From Code-Writing AI to Code-Auditing AI

AI's ability to write code no longer surprises anyone. Tools like GitHub Copilot, Cursor, and Claude Code have become part of developers' daily workflow. But with OpenAI's announcement of Codex Security as a research preview, a very different question has emerged: Can AI also understand whether the code it writes is secure?

Short answer: Now, yes.

What Does Codex Security Do?

Codex Security takes a different approach from traditional static analysis tools. Instead of scanning a single file line by line, it understands the entire project context. This means:

  • It can detect when a function that looks safe in isolation becomes dangerous in the context where it's called
  • It can trace how user input flows through the data pipeline
  • It can find common vulnerability types like SQL injection, XSS, and SSRF not just through pattern matching, but with semantic understanding

The most critical difference: Codex Security doesn't just say "there might be a problem here" — it explains why the vulnerability is dangerous and offers a fix.

Why Does This Matter So Much?

In the software world, security vulnerabilities are typically found in two ways: either by a security researcher (expensive and slow), or after an attack has already occurred (too late). Existing static analysis tools (SAST) produce high rates of false positives and waste developers' time.

Codex Security's promise is to break this cycle:

  1. During development: Security scanning before commits, as code is being written
  2. Context awareness: Contextual analysis across the entire project, not just a single file
  3. Validation: Assessing whether a found vulnerability is actually exploitable
  4. Remediation: Not just warnings, but concrete fix suggestions

What Changes for Developers?

This development could be a game-changer, especially for small and mid-sized teams. While large companies have dedicated security teams, in most startups and SMBs, security is something developers look at "if there's time." AI-powered security analysis has the potential to reduce this imbalance.

However, there are important caveats:

  • AI doesn't replace human security experts.
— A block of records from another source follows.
File: src/dnm_pkg.sv
`default_nettype none
package dnm_pkg;

  // sizes
  localparam int NUMBER_BUFFER = 8;
  localparam int SLOT_COUNT    = 13;
  localparam int SLOT_W        = $clog2(SLOT_COUNT);
  localparam int DIGIT_W       = $clog2(NUMBER_BUFFER);
  localparam logic [DIGIT_W-1:0] MAX_DIGITS = DIGIT_W'(NUMBER_BUFFER - 1);

  // operations
  localparam logic OP_TEXT   = 1'b0;
  localparam logic OP_LOOKUP = 1'b1;

  // character codes
  localparam logic [7:0] CH_SPACE = 8'h20;
  localparam logic [7:0] CH_TAB   = 8'h09;
  localparam logic [7:0] CH_LF    = 8'h0a;
  localparam logic [7:0] CH_CR    = 8'h0d;
  localparam logic [7:0] CH_HASH  = 8'h23;

  // accumulator value meaning too large
  localparam logic [7:0] ACC_SAT = 8'd128;

  // line phases
  typedef enum logic [2:0] {
    PH_LEAD,
    PH_COMMENT,
    PH_CODE,
    PH_BLANK1,
    PH_NOTE,
    PH_BLANK2,
    PH_VEL,
    PH_TAIL
  } phase_t;

  // slot codes, first letter in the upper byte
  localparam logic [15:0] SLOT_CODES [SLOT_COUNT] = '{
    16'h4348, 16'h4f48, 16'h4359, 16'h4342, 16'h4350, 16'h5253, 16'h4854,
    16'h4d54, 16'h4c54, 16'h5344, 16'h4244, 16'h4143, 16'h4748
  };
  localparam logic [6:0] RESET_NOTES [SLOT_COUNT] = '{
    7'd42, 7'd46, 7'd49, 7'd56, 7'd39, 7'd37, 7'd50, 7'd47, 7'd41, 7'd38,
    7'd36, 7'd31, 7'd38
  };
  localparam logic [6:0] VEL_DEFAULT = 7'd100;
  localparam logic [6:0] VEL_LAST    = 7'd40;

  // completed line handed to the slot table
  typedef struct packed {
    logic       eval;
    logic [7:0] first;
    logic [7:0] second;
    logic [6:0] note;
    logic [6:0] vel;
  } line_eval_t;

  typedef struct packed {
    logic              hit;
    logic [SLOT_W-1:0] idx;
  } slot_match_t;

  typedef struct packed {
    logic              update_valid;
    logic [SLOT_W-1:0] updated_slot;
    logic [6:0]        updated_note;
    logic [6:0]        updated_velocity;
    logic              text_done;
    logic              text_changed;
    logic              lookup_found;
    logic [6:0]        lookup_note;
    logic [6:0]        lookup_velocity;
  } result_t;

  function automatic logic is_blank(input logic [7:0] c);
    return (c == CH_SPACE) || (c == CH_TAB);
  endfunction

  function automatic logic is_digit(input logic [7:0] c);
    return (c >= 8'h30) && (c <= 8'h39);
  endfunction

  function automatic logic is_alpha(input logic [7:0] c);
    return ((c >= 8'h41) && (c <= 8'h5a)) || ((c >= 8'h61) && (c <= 8'h7a));
  endfunction

  function automatic logic [7:0] fold_upper(input logic [7:0] c);
    return ((c >= 8'h61) && (c <= 8'h7a)) ? (c - 8'd32) : c;
  endfunction

  // times ten plus digit, saturating at 128
  function automatic logic [7:0] sat_digit(input logic [7:0] acc, input logic [7:0] c);
    logic [10:0] t;
    t = (11'(acc) << 3) + (11'(acc) << 1) + 11'(c[3:0]);
    if (acc[7]) return ACC_SAT;
    else if (t > 11'd127) return ACC_SAT;
    else return t[7:0];
  endfunction

  // parallel compare against all slot codes
  function automatic slot_match_t find_slot(input logic [7:0] a, input logic [7:0] b);
    slot_match_t m;
    m = '0;
    for (int k = SLOT_COUNT - 1; k >= 0; k--) begin
      if (SLOT_CODES[k] == {a, b}) begin
        m.hit = 1'b1;
        m.idx = SLOT_W'(k);
      end
    end
    return m;
  endfunction

endpackage
`default_nettype wire

File: src/dnm_if.sv
`default_nettype none
interface dnm_in_if;
  logic       valid;
  logic       ready;
  logic       operation;
  logic [7:0] text_char;
  logic       final_char;
  logic [7:0] query_first;
  logic [7:0] query_second;

  modport source (output valid, operation, text_char, final_char, query_first,
                  query_second, input ready);
  modport sink (input valid, operation, text_char, final_char, query_first,
                query_second, output ready);
endinterface
**src/rtl/core/sbq_pkg.sv**
```systemverilog
// ----------------------------------------------------------------------------
// sbq_pkg
// Shared types and constants for the stereo direct form I biquad core.
// ----------------------------------------------------------------------------
package sbq_pkg;

  // Sample and coefficient formats: Q1.23 samples, Q4.20 coefficients.
  localparam int SAMPLE_BITS  = 24;
  localparam int COEFF_BITS   = 24;
  localparam int LANES        = 2;

  // Five products of SAMPLE_BITS x COEFF_BITS plus headroom for the sum.
  localparam int PROD_BITS    = SAMPLE_BITS + COEFF_BITS;
  localparam int ACC_BITS     = PROD_BITS + 3;
  localparam int DIV_CNT_BITS = $clog2(ACC_BITS + 1);

  // Number of multiply-accumulate terms per sample.
  localparam int MAC_TERMS    = 5;
  localparam int MAC_CNT_BITS = $clog2(MAC_TERMS + 1);

  // Configuration port.
  localparam int CFG_ADDR_BITS = 3;

  typedef enum logic [CFG_ADDR_BITS-1:0] {
    REG_B0 = 3'd0,
    REG_B1 = 3'd1,
    REG_B2 = 3'd2,
    REG_A0 = 3'd3,
    REG_A1 = 3'd4,
    REG_A2 = 3'd5
  } reg_idx_t;

  localparam logic signed [COEFF_BITS-1:0] B0_RESET = COEFF_BITS'(1048576);
  localparam logic signed [COEFF_BITS-1:0] A0_RESET = COEFF_BITS'(1048576);

  // Coefficient set shared by all lanes.
  typedef struct packed {
    logic signed [COEFF_BITS-1:0] b0;
    logic signed [COEFF_BITS-1:0] b1;
    logic signed [COEFF_BITS-1:0] b2;
    logic signed [COEFF_BITS-1:0] a0;
    logic signed [COEFF_BITS-1:0] a1;
    logic signed [COEFF_BITS-1:0] a2;
  } coef_t;

  // Status and result of one lane toward the merging stage.
  typedef struct packed {
    logic                          done;
    logic                          err;
    logic signed [SAMPLE_BITS-1:0] y;
  } lane_res_t;

  // Stream payload widths; the divisor error flag travels in tuser.
  localparam int IN_BITS   = LANES * SAMPLE_BITS;
  localparam int IN_BYTES  = (IN_BITS + 7) / 8;
  localparam int OUT_BITS  = LANES * SAMPLE_BITS;
  localparam int OUT_BYTES = (OUT_BITS + 7) / 8;

endpackage

```
**src/rtl/core/sbq_divider.sv**
```systemverilog
// ----------------------------------------------------------------------------
// sbq_divider
// Restoring unsigned divider, one quotient bit per cycle.
// ----------------------------------------------------------------------------
module sbq_divider (
  input  logic                                 clk,
  input  logic                                 rst,
  input  logic                                 start,
  input  logic [sbq_pkg::ACC_BITS-1:0]         dividend,
  input  logic [sbq_pkg::COEFF_BITS-1:0]       divisor,
  output logic                                 done,
  output logic [sbq_pkg::ACC_BITS-1:0]         quotient
);

  logic [sbq_pkg::COEFF_BITS-1:0]   rem;
  logic [sbq_pkg::COEFF_BITS-1:0]   rem_next;
  logic [sbq_pkg::ACC_BITS-1:0]     dvd;
  logic [sbq_pkg::COEFF_BITS-1:0]   den;
  logic [sbq_pkg::DIV_CNT_BITS-1:0] cnt;
  logic                             busy;
  logic [sbq_pkg::COEFF_BITS:0]     trial;
  logic [sbq_pkg::COEFF_BITS:0]     diff;
  logic                             qbit;

  // Shift in the next dividend bit and try a subtraction.
  always_comb begin
    trial    = {rem, dvd[sbq_pkg::ACC_BITS-1]};
    diff     = trial - {1'b0, den};
    qbit     = (trial >= {1'b0, den});
    rem_next = qbit ? diff[sbq_pkg::COEFF_BITS-1:0] : trial[sbq_pkg::COEFF_BITS-1:0];
  end

  // Iteration control; done pulses once after the last quotient bit.
  always_ff @(posedge clk) begin
    if (rst) begin
      busy <= 1'b0;
      done <= 1'b0;
      cnt  <= '0;
    end else begin
      done <= !start && busy && (cnt == sbq_pkg::DIV_CNT_BITS'(1));
      if (start) begin
        busy <= 1'b1;
        cnt  <= sbq_pkg::DIV_CNT_BITS'(sbq_pkg::ACC_BITS);
      end else if (busy) begin
        cnt <= cnt - 1'b1;
        if (cnt == sbq_pkg::DIV_CNT_BITS'(1)) begin
          busy <= 1'b0;
        end
      end
    end
  end

  // Datapath registers.
  always_ff @(posedge clk) begin
    if (start) begin
      rem      <= '0;
      dvd      <= dividend;
      den      <= divisor;
      quotient <= '0;
    end else if (busy) begin
      rem      <= rem_next;
      dvd      <= {dvd[sbq_pkg::ACC_BITS-2:0], 1'b0};
      quotient <= {quotient[sbq_pkg::ACC_BITS-2:0], qbit};
    end
  end

endmodule

```
**src/rtl/core/sbq_lane.sv**
```systemverilog
// ----------------------------------------------------------------------------
// sbq_lane
// One channel of the biquad: history, serial MAC and divide with saturation.
// ----------------------------------------------------------------------------
module sbq_lane (
  input  logic                                 clk,
  input  logic                                 rst,
  input  logic                                 start,
  input  logic signed [sbq_pkg::SAMPLE_BITS-1:0] x,
  input  sbq_pkg::coef_t                       coef,
  output sbq_pkg::lane_res_t                   res
);

  typedef enum logic [3:0] {
    L_IDLE = 4'b0001,
    L_MAC  = 4'b0010,
    L_PREP = 4'b0100,
    L_DIV  = 4'b1000
  } lane_state_t;

  localparam int SB = sbq_pkg::SAMPLE_BITS;
  localparam int CB = sbq_pkg::COEFF_BITS;
  localparam int AB = sbq_pkg::ACC_BITS;
  localparam int PB = sbq_pkg::PROD_BITS;

  lane_state_t                     state;
  logic [sbq_pkg::MAC_CNT_BITS-1:0] cnt;
  logic signed [SB-1:0]            x_q;
  logic signed [SB-1:0]            x1;
  logic signed [SB-1:0]            x2;
  logic signed [SB-1:0]            y1;
  logic signed [SB-1:0]            y2;
  logic signed [CB-1:0]            op_c;
  logic signed [SB-1:0]            op_d;
  logic                            op_sub;
  logic signed [PB-1:0]            prod_q;
  logic                            prod_vld;
  logic                            prod_sub;
  logic signed [AB-1:0]            acc;
  logic signed [AB-1:0]            prod_ext;
  logic                            neg_q;
  logic [AB-1:0]                   acc_mag;
  logic [CB-1:0]                   den_mag;
  logic                            div_start;
  logic                            div_done;
  logic [AB-1:0]                   quo;
  logic signed [SB-1:0]            y_sat;

  // Operand selection for the shared multiplier.
  always_comb begin
    op_c   = '0;
    op_d   = '0;
    op_sub = 1'b0;
    unique case (cnt)
      3'd0:    begin op_c = coef.b0; op_d = x_q; end
      3'd1:    begin op_c = coef.b1; op_d = x1;  end
      3'd2:    begin op_c = coef.b2; op_d = x2;  end
      3'd3:    begin op_c = coef.a1; op_d = y1; op_sub = 1'b1; end
      3'd4:    begin op_c = coef.a2; op_d = y2; op_sub = 1'b1; end
      default: begin op_c = '0;      op_d = '0; end
    endcase
  end

  assign prod_ext = AB'(prod_q);

  // Magnitudes for the unsigned divider.
  always_comb begin
    acc_mag = acc[AB-1] ? AB'(-acc) : AB'(acc);
    den_mag = coef.a0[CB-1] ? CB'(-coef.a0) : CB'(coef.a0);
  end

  assign div_start = (state == L_PREP) && (coef.a0 != '0);

  sbq_divider u_div (
    .clk      (clk),
    .rst      (rst),
    .start    (div_start),
    .dividend (acc_mag),
    .divisor  (den_mag),
    .done     (div_done),
    .quotient (quo)
  );

  // Apply the sign and saturate the quotient to the sample range.
  always_comb begin
    if (neg_q) begin
      if ((quo[AB-1:SB] != '0) || (quo[SB-1] && (quo[SB-2:0] != '0))) begin
        y_sat = {1'b1, {(SB-1){1'b0}}};
      end else begin
        y_sat = SB'(-quo[SB-1:0]);
      end
    end else begin
      if (quo[AB-1:SB-1] != '0) begin
        y_sat = {1'b0, {(SB-1){1'b1}}};
      end else begin
        y_sat = SB'(quo[SB-1:0]);
      end
    end
  end

  // Multiply-accumulate pipeline: product register, then accumulator.
  always_ff @(posedge clk) begin
    if (start) begin
      x_q <= x;
      acc <= '0;
    end else if (state == L_MAC) begin
      if (cnt < sbq_pkg::MAC_CNT_BITS'(sbq_pkg::MAC_TERMS)) begin
        prod_q   <= op_c * op_d;
        prod_sub <= op_sub;
      end
      if (prod_vld) begin
        acc <= prod_sub ? (acc - prod_ext) : (acc + prod_ext);
      end
    end
    if (state == L_PREP) begin
      neg_q <= acc[AB-1] ^ coef.a0[CB-1];
    end
  end

  // Sequencer and history update.
  always_ff @(posedge clk) begin
    if (rst) begin
      state    <= L_IDLE;
      cnt      <= '0;
      prod_vld <= 1'b0;
      res      <= '0;
      x1       <= '0;
      x2       <= '0;
      y1       <= '0;
      y2       <= '0;
    end else begin
      // A result is ready when a zero divisor skips the divide or the divider finishes.
      res.done <= ((state == L_PREP) && (coef.a0 == '0)) || ((state == L_DIV) && div_done);
      unique case (state)
        L_IDLE: begin
          if (start) begin
            state    <= L_MAC;
            cnt      <= '0;
            prod_vld <= 1'b0;
          end
        end
        L_MAC: begin
          cnt      <= cnt + 1'b1;
          prod_vld <= (cnt < sbq_pkg::MAC_CNT_BITS'(sbq_pkg::MAC_TERMS));
          if (cnt == sbq_pkg::MAC_CNT_BITS'(sbq_pkg::MAC_TERMS)) begin
            state <= L_PREP;
          end
        end
        L_PREP: begin
          // A zero divisor forces a zero output and flags the error.
          if (coef.a0 == '0) begin
            res.err  <= 1'b1;
            res.y    <= '0;
            x1       <= x_q;
            x2       <= x1;
            y1       <= '0;
            y2       <= y1;
            state    <= L_IDLE;
          end else begin
            state <= L_DIV;
          end
        end
        L_DIV: begin
          if (div_done) begin
            res.err  <= 1'b0;
            res.y    <= y_sat;
            x1       <= x_q;
            x2       <= x1;
            y1       <= y_sat;
            y2       <= y1;
            state    <= L_IDLE;
          end
        end
        default: state <= L_IDLE;
      endcase
    end
  end

endmodule

```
Complex attack vectors and business logic vulnerabilities still require human expertise.
  • The false positive problem isn't fully solved. Contextual analysis reduces the rate but doesn't eliminate it.
  • It's in research preview. It's not a production-ready product yet.

The Big Picture: AI's Role in the Software Lifecycle

Codex Security is one of the most concrete signs that AI's role in the software development process is expanding. AI is no longer just a code-writing assistant — it's evolving into a multi-layered partner that reviews code, tests, performs security audits, and suggests fixes.

This evolution is also changing how developers choose AI tools. Instead of being locked into a single tool, being able to use the most suitable AI solution for each stage — coding, review, testing, security — is becoming increasingly important.

The future is heading toward a cycle where AI audits the code that AI writes. Codex Security is one of the first serious steps in that cycle.